Data records:
★ ★ ★ ★

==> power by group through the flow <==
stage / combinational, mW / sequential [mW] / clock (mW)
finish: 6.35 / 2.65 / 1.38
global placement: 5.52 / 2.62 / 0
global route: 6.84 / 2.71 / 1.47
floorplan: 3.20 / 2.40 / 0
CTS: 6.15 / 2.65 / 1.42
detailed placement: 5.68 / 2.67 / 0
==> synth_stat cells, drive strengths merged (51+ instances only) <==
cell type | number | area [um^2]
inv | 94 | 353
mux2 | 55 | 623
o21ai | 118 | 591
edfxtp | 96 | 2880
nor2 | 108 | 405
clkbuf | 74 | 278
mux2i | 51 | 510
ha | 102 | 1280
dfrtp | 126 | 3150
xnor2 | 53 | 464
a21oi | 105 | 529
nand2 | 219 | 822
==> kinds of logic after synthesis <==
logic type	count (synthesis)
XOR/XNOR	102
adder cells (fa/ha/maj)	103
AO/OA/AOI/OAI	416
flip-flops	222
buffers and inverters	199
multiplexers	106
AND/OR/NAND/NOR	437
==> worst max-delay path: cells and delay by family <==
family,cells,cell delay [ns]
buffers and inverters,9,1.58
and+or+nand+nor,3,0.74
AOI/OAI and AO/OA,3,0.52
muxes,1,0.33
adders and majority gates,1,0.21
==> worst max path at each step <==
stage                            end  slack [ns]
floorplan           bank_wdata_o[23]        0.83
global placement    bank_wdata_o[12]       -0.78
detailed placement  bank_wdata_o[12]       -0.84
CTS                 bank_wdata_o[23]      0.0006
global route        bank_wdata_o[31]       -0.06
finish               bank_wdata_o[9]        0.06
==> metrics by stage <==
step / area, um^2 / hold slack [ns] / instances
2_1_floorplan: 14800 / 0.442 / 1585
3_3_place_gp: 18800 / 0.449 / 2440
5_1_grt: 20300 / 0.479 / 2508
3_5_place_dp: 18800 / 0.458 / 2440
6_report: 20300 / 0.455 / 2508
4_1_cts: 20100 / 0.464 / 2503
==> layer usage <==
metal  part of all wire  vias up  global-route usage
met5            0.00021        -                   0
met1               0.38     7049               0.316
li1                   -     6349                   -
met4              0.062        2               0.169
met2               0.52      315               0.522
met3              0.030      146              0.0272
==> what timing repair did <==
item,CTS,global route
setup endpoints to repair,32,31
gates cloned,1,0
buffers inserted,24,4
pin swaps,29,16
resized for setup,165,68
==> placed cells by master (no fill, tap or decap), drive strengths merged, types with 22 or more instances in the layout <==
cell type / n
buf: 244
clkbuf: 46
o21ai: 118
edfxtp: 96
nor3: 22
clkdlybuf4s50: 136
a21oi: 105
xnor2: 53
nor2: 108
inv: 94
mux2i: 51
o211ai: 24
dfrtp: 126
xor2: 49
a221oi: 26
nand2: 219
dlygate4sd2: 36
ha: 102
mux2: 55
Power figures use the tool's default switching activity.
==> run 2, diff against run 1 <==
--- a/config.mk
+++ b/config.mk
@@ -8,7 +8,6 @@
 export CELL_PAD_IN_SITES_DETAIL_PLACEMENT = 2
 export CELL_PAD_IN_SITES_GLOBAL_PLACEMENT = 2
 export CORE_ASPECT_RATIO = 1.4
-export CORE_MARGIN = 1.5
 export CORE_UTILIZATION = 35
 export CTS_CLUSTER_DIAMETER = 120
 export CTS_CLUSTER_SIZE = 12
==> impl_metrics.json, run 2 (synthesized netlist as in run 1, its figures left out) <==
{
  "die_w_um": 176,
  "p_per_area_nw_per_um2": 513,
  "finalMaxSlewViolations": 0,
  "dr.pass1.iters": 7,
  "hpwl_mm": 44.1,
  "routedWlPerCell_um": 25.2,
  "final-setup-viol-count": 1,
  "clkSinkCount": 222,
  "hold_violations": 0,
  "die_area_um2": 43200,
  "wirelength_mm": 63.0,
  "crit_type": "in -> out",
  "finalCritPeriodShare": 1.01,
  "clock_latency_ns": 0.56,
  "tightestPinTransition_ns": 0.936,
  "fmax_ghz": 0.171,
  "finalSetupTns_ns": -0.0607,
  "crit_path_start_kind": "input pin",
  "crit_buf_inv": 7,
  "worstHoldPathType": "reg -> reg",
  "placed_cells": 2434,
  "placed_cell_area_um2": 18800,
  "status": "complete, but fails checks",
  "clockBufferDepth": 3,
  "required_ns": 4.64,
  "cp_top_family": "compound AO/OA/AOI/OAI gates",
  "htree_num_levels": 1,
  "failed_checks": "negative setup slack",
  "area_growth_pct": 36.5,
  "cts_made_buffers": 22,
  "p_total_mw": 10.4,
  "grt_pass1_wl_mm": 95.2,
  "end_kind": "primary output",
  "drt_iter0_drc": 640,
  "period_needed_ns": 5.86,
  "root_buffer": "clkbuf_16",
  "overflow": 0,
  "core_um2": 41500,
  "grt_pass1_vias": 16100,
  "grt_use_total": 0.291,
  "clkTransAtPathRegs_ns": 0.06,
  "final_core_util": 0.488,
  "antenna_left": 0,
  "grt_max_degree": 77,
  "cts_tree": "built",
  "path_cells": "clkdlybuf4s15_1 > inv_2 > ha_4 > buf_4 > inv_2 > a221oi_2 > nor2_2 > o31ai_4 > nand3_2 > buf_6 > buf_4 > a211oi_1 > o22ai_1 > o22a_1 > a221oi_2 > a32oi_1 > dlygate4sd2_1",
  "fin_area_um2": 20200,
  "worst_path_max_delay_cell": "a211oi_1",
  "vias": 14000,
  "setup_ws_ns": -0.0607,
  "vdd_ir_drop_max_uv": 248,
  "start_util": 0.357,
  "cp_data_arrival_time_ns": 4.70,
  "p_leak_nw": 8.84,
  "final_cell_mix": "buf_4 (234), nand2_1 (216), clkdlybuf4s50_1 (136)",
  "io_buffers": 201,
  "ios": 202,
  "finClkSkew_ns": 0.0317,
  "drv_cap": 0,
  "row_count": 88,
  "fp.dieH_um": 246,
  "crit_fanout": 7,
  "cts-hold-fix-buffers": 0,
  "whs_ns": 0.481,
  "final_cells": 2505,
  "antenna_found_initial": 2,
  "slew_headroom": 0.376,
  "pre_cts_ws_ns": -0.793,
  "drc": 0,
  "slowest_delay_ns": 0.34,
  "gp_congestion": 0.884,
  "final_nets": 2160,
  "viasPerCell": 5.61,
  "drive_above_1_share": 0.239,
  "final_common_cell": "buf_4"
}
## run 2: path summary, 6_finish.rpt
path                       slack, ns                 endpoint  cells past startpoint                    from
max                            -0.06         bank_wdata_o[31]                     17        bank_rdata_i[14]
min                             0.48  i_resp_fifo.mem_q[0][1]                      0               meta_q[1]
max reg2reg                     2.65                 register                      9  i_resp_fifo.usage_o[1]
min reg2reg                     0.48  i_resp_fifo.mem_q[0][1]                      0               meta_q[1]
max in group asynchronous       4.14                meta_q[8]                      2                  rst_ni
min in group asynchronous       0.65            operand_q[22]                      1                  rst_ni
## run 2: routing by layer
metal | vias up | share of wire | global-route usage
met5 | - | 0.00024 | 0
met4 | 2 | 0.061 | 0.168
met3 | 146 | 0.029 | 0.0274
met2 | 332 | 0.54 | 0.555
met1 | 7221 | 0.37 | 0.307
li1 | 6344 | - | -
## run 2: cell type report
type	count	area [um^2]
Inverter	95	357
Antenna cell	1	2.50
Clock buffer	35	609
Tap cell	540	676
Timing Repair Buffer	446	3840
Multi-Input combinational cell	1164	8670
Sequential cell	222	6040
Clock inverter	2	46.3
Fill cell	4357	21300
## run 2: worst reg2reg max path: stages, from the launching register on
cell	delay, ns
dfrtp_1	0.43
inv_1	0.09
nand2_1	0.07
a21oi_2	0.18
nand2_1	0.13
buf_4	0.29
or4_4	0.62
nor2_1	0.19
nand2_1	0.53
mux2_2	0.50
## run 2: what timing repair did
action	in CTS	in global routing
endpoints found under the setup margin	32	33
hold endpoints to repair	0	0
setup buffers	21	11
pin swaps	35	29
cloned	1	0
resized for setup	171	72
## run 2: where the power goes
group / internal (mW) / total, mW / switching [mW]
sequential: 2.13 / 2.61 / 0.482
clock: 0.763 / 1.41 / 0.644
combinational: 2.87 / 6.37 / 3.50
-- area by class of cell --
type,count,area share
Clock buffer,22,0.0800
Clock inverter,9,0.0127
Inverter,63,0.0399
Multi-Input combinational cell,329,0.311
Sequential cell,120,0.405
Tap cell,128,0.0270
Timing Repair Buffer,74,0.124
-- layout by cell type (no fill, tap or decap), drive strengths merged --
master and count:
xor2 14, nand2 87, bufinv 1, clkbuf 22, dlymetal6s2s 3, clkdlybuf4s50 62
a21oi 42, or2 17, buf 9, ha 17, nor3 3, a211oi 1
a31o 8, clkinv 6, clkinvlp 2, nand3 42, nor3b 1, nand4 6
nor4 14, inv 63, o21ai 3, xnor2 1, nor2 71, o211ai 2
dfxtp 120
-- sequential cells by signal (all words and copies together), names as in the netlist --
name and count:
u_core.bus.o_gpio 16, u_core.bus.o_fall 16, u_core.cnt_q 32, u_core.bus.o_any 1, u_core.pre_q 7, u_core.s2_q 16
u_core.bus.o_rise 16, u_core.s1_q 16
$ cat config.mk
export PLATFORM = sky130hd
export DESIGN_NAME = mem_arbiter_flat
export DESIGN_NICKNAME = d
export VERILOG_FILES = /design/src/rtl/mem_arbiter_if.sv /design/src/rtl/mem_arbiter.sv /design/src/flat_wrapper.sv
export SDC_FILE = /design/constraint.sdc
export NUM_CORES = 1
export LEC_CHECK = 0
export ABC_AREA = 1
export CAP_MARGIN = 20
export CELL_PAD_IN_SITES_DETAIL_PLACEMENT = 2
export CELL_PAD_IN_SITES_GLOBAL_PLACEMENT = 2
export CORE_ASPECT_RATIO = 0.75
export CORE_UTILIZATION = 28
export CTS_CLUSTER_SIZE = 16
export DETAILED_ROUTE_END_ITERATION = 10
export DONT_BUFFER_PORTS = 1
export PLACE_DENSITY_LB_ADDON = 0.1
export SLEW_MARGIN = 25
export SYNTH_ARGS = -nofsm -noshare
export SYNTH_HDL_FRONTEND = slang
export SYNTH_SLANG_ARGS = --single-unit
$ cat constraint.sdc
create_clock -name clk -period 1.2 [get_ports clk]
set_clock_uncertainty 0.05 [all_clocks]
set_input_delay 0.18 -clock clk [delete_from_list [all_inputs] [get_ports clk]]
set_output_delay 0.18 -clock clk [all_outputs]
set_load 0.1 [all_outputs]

★ ★ ★ ★

Instructions for the task:
Where does the string "step" occur in the material? Copy every line where it does.

Exercise result:
==> worst max path at each step <==
step / area, um^2 / hold slack [ns] / instances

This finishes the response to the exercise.